Marbet said, “What if you somehow blew up the Sans Merci? And the artifact with it?”
Capelo said, “I don’t think it’s possible to destroy the artifact. It self-protects, remember, against any proton beam or nuclear blast we threw at it. What would you use?”
She said, “But you know what Pierce is going to do! He’ll take it to the Faller home system and set it off at prime thirteen, to destroy their home star!”
Capelo said slowly, with no trace of his usual sarcasm, “That’s why we’re speeding secretly back to the Solar System, isn’t it? To alert the press so that Pierce can’t do that. With press outcry, he wouldn’t dare risk the Fallers’ setting off their artifact at prime thirteen in the same star system.”
“No,” Kaufman said. “That’s not what we’re doing.”
Both of them stared. Kaufman said, I’ve been thinking. I don’t think we can get there in Magdalena’s flyer before Pierce’s troops get to the Faller system with the artifact.”
Capelo argued, “We’ll have a head start if we can get out of this tin can by today. The navy first has to retrieve the artifact from Magdalena’s ship, and then it has to go through all the confirmation of orders and passage-through-tunnels mumbo-jumbo between here and the Fallers’ system. How many tunnels is it?”
“Five.”
“How many to the Solar System?”
“Eight. And Magdalena has only got clearances from Blauman for the first three, as far as Artemis System. He wants her out of here, but he doesn’t want her getting all the way home before Pierce brings off his heroic action.”

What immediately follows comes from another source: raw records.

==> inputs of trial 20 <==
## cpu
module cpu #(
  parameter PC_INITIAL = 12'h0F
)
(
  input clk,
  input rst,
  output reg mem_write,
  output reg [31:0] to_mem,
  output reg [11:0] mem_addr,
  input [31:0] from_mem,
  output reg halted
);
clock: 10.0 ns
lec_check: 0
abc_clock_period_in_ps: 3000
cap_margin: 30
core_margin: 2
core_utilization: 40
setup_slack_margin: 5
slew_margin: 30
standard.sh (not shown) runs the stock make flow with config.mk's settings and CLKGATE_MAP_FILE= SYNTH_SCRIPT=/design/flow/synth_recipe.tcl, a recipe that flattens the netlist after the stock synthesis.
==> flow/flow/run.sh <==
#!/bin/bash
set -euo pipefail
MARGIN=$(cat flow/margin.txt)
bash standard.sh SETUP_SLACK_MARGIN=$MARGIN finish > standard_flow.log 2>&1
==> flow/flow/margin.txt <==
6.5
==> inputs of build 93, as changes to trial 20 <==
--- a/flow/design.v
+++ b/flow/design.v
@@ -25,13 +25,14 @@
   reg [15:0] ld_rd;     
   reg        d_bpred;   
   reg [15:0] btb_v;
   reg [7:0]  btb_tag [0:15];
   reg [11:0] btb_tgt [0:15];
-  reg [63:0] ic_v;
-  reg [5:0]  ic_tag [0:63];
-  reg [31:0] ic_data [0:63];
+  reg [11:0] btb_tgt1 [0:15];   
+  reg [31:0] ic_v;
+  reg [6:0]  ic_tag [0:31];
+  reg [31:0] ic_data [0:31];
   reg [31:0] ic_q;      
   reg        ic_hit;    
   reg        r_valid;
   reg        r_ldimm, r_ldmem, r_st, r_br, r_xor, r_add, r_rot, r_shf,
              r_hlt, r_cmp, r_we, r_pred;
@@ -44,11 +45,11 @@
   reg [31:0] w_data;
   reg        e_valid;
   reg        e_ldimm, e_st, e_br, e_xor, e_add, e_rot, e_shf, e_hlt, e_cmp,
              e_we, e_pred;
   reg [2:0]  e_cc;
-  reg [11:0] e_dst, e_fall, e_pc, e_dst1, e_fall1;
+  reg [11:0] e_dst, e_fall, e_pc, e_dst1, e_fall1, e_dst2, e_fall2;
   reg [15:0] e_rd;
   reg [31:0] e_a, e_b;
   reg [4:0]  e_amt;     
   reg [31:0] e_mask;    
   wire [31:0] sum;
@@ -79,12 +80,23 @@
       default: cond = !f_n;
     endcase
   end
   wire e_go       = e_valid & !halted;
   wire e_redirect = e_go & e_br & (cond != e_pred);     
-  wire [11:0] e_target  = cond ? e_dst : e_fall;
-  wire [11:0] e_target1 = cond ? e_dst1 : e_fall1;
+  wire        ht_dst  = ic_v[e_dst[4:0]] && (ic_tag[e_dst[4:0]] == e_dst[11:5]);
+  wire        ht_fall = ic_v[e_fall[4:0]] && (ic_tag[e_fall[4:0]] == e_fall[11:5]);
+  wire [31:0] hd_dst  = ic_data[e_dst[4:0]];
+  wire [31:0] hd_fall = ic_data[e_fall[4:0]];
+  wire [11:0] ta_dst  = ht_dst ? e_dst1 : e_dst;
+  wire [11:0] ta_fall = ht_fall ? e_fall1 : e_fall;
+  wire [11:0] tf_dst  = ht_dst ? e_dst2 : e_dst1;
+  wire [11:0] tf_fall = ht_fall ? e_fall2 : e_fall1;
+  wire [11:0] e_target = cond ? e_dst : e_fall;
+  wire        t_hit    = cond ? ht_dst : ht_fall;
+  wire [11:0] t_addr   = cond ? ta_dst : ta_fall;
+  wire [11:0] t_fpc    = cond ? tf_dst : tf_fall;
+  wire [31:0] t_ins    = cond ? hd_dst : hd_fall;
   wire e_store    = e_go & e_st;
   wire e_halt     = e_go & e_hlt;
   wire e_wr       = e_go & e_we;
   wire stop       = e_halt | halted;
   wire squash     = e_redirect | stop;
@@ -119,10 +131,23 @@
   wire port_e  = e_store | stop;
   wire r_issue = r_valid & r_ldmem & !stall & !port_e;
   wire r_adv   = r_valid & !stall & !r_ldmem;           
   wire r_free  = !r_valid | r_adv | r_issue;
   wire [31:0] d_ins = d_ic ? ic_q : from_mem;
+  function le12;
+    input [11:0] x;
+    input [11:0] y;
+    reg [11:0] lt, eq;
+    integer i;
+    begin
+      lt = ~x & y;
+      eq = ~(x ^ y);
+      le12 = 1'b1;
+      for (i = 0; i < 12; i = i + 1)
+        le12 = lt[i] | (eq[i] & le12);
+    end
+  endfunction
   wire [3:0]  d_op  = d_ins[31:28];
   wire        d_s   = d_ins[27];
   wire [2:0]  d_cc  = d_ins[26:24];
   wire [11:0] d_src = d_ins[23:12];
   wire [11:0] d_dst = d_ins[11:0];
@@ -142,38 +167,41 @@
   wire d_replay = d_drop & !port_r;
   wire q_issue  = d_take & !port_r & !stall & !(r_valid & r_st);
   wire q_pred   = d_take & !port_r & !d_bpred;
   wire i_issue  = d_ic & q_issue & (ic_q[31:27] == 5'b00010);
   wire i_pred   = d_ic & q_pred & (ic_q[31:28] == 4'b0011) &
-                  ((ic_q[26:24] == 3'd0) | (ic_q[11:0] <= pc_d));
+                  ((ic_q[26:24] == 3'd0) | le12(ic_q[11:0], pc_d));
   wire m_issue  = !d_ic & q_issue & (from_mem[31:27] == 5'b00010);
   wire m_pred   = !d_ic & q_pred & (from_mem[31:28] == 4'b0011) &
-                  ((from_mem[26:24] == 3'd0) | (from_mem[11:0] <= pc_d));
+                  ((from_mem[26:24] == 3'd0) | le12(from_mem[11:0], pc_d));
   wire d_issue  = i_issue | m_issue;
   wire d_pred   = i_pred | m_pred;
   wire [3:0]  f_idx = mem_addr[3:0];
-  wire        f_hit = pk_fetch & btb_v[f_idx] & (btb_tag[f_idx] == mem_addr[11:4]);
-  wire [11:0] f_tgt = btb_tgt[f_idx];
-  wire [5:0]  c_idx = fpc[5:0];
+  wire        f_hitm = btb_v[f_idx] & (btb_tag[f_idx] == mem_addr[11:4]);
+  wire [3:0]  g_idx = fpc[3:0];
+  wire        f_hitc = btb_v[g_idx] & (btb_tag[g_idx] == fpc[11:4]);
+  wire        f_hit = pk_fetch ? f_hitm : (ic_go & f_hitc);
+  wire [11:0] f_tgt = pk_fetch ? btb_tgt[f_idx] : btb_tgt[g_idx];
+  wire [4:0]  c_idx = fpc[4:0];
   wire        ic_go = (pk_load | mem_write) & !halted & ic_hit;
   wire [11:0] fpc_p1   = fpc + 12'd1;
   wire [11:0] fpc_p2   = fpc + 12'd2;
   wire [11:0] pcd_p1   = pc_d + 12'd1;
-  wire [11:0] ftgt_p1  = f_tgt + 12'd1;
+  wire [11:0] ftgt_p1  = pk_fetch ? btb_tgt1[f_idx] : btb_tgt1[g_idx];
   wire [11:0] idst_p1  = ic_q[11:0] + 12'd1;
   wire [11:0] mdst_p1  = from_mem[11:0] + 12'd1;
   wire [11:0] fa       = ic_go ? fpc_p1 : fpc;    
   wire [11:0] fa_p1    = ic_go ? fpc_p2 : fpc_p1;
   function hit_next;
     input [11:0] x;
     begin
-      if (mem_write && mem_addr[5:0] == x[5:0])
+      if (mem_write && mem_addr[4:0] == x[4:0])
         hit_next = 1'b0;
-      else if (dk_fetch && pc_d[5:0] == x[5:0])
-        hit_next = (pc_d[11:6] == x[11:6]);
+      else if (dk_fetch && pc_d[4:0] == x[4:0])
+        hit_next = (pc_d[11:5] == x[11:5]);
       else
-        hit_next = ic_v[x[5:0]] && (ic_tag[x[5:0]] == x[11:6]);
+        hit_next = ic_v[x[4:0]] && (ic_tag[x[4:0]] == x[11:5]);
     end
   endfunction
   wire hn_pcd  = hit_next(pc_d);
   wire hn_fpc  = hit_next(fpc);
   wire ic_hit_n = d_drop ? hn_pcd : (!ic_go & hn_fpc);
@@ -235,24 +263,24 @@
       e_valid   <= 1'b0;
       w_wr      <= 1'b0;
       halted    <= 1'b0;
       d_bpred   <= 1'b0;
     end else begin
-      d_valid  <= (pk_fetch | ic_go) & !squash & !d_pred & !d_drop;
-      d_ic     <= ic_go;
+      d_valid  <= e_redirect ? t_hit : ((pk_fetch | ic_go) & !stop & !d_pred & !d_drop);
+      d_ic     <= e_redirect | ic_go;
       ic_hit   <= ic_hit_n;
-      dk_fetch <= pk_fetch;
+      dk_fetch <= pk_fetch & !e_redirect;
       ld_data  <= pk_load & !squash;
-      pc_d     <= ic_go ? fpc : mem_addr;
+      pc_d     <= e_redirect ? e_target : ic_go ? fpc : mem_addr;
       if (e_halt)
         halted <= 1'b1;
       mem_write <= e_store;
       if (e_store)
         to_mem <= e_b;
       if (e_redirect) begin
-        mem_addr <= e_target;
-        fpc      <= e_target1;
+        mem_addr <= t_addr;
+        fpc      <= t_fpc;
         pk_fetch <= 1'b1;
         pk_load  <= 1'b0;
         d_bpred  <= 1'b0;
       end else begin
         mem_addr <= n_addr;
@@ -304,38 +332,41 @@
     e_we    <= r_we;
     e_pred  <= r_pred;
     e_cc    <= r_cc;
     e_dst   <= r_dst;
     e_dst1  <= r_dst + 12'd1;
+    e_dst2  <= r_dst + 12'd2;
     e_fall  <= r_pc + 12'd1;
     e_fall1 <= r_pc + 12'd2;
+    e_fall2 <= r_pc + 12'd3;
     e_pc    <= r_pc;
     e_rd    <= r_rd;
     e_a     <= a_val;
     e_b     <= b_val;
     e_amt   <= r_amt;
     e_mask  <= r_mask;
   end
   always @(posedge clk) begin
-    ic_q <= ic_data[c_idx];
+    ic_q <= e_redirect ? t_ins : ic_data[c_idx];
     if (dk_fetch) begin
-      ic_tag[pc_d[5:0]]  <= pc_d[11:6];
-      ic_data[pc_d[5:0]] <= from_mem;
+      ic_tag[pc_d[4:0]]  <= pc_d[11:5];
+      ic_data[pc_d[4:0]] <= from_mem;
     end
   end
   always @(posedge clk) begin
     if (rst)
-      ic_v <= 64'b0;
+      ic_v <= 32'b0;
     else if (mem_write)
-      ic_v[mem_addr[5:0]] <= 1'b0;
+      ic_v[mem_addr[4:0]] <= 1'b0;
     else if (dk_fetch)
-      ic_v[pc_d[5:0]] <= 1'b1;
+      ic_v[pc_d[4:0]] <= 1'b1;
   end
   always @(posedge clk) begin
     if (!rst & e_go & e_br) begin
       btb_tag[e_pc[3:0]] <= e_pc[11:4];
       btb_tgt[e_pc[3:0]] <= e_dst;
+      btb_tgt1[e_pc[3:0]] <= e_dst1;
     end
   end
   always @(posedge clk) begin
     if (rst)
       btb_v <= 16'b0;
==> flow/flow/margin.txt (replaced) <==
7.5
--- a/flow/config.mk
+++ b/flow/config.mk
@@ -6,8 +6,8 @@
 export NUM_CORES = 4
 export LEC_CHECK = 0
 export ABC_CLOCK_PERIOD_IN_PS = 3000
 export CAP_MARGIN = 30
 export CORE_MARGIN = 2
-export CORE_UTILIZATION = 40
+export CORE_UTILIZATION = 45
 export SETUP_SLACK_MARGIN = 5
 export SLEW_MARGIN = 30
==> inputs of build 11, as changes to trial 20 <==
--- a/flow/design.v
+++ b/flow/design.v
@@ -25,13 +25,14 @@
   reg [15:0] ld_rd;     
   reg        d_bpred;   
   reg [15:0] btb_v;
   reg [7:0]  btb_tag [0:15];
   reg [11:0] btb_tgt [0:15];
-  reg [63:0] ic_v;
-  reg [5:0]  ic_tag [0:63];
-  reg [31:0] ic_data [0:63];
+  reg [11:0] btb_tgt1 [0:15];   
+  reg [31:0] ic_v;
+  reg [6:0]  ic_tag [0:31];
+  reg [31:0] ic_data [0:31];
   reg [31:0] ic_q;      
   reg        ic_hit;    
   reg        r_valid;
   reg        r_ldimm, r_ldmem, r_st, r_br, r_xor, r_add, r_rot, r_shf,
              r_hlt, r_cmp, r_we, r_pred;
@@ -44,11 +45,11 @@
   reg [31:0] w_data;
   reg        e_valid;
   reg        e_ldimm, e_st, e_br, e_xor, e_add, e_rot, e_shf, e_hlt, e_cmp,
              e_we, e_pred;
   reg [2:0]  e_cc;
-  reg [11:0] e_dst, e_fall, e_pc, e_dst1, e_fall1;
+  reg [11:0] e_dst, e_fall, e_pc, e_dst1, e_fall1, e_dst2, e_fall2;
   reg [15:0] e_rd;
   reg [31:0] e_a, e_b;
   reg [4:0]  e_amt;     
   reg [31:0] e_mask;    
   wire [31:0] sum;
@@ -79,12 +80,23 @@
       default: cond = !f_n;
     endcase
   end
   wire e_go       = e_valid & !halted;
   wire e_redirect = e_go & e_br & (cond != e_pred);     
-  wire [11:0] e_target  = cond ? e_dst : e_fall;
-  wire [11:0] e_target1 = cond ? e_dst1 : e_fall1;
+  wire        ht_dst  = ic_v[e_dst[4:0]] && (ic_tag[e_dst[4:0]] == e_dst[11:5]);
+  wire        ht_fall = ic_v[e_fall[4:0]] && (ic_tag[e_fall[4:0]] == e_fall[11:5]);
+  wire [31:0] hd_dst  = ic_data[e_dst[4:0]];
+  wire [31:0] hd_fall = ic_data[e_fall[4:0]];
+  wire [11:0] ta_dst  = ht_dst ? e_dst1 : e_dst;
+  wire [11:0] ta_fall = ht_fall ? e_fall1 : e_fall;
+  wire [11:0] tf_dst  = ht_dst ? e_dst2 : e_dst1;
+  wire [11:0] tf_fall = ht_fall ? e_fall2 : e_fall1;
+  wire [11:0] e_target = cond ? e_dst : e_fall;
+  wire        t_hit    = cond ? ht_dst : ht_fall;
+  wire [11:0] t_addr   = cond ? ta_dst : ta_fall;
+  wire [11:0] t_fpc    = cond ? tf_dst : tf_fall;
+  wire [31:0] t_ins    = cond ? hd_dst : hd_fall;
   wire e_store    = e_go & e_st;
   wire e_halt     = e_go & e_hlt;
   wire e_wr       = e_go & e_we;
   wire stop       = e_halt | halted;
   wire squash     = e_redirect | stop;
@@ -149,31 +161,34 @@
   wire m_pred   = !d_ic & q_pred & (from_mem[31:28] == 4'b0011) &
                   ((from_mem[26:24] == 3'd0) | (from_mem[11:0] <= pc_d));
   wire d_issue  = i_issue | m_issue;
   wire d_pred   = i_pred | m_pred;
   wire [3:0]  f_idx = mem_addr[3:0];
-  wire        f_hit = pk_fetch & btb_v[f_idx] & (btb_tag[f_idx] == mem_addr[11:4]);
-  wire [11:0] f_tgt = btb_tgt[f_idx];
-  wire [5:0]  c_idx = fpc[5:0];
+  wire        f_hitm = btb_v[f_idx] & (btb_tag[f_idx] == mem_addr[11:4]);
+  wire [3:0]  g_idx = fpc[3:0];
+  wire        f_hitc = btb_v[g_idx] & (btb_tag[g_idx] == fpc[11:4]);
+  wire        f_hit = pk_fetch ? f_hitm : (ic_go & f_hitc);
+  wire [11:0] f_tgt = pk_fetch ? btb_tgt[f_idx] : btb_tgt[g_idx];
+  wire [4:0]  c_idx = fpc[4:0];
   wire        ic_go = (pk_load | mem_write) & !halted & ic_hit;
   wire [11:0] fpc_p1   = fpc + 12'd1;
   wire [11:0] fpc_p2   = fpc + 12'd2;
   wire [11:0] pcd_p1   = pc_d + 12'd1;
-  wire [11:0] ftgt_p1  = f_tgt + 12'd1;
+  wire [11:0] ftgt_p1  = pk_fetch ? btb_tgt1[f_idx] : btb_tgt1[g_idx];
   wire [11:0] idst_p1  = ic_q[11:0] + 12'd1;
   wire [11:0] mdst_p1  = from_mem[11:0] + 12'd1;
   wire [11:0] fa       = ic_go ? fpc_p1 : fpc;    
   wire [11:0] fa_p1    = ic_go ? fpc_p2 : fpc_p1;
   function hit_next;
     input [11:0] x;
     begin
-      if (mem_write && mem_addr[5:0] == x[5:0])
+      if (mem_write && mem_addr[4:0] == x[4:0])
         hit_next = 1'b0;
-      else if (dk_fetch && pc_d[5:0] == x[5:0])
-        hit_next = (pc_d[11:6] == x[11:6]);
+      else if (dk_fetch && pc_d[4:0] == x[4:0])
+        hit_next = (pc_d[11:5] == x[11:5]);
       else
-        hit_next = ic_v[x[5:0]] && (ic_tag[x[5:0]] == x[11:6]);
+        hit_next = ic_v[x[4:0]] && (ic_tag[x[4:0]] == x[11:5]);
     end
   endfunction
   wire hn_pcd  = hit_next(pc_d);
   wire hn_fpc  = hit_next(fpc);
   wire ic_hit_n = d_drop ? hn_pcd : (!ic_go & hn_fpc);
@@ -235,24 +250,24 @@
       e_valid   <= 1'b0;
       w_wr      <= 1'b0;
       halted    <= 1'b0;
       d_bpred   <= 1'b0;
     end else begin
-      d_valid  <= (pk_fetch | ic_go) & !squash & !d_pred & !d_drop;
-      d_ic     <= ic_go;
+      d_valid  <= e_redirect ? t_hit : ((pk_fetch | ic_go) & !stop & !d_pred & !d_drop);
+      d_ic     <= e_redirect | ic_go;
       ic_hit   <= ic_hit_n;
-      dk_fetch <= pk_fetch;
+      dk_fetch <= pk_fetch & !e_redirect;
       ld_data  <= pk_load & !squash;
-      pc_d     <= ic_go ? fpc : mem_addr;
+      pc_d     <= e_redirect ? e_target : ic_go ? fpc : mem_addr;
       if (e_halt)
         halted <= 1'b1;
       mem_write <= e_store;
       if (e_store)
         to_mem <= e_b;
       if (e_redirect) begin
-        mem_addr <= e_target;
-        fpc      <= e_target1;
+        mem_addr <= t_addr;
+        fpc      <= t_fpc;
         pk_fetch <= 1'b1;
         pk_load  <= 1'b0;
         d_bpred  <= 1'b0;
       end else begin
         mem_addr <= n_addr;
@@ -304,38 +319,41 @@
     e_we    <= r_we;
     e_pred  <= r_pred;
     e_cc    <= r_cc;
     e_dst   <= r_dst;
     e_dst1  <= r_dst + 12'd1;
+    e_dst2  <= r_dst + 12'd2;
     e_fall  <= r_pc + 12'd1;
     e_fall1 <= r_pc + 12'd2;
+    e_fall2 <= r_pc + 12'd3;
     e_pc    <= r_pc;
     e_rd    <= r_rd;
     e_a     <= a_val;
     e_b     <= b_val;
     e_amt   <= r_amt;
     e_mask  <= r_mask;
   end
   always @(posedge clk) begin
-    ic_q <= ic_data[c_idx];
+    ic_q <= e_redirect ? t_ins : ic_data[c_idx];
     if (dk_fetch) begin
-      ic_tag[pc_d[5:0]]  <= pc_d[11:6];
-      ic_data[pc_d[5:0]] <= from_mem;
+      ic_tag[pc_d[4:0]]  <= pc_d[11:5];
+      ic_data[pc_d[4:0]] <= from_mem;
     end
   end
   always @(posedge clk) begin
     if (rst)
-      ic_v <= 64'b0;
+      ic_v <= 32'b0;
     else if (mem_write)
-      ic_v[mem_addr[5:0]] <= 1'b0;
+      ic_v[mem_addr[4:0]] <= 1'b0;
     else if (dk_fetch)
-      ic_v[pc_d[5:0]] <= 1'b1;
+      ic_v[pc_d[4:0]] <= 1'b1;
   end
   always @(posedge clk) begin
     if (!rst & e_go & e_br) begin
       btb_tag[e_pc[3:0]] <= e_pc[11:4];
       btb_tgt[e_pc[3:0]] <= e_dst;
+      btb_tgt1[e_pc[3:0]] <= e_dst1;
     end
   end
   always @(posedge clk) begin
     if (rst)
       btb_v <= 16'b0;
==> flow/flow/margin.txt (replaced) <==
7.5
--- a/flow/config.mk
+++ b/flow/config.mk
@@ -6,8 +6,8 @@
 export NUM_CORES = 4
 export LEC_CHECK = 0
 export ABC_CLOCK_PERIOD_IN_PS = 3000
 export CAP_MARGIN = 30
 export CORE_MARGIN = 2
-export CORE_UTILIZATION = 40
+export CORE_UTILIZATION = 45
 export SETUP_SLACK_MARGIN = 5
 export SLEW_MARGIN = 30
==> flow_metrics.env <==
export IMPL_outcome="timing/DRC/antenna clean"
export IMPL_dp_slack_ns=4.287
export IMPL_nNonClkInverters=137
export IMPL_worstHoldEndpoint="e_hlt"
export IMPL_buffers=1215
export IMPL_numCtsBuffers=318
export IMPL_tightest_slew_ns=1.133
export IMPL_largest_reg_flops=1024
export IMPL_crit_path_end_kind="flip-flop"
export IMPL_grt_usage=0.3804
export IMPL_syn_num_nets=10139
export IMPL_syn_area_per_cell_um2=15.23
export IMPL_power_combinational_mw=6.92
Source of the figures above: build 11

“Well,” Capelo said, “we’ll still have a head start, and—”
“Listen, both of you,” Kaufman said. “I’ve had time to think it through. It isn’t going to work. Tom, there’ll be no ‘confirmation of orders and passage-through-tunnels mumbo-jumbo.’ Not this time. Pierce will have this set up beforehand, ready to go as soon as he finds the artifact. It’s a surprise attack, don’t you see? Surprise attacks depend on speed and precision planning, that’s basic military tactics. Pierce wants to present the Solar System with a fait accompli—‘Look! The war is over! The Faller system is destroyed!’
“We, on the other hand, would have to depend on Magdalena’s negotiating to get us through a minimum of five tunnels without being identified and maybe killed. And then on the Sol side of Space Tunnel number one, we’d still have to summon the press, convince them we’re not crackpots, and wait for the news data packets to reach Mars and Earth. It won’t work. We don’t have time.”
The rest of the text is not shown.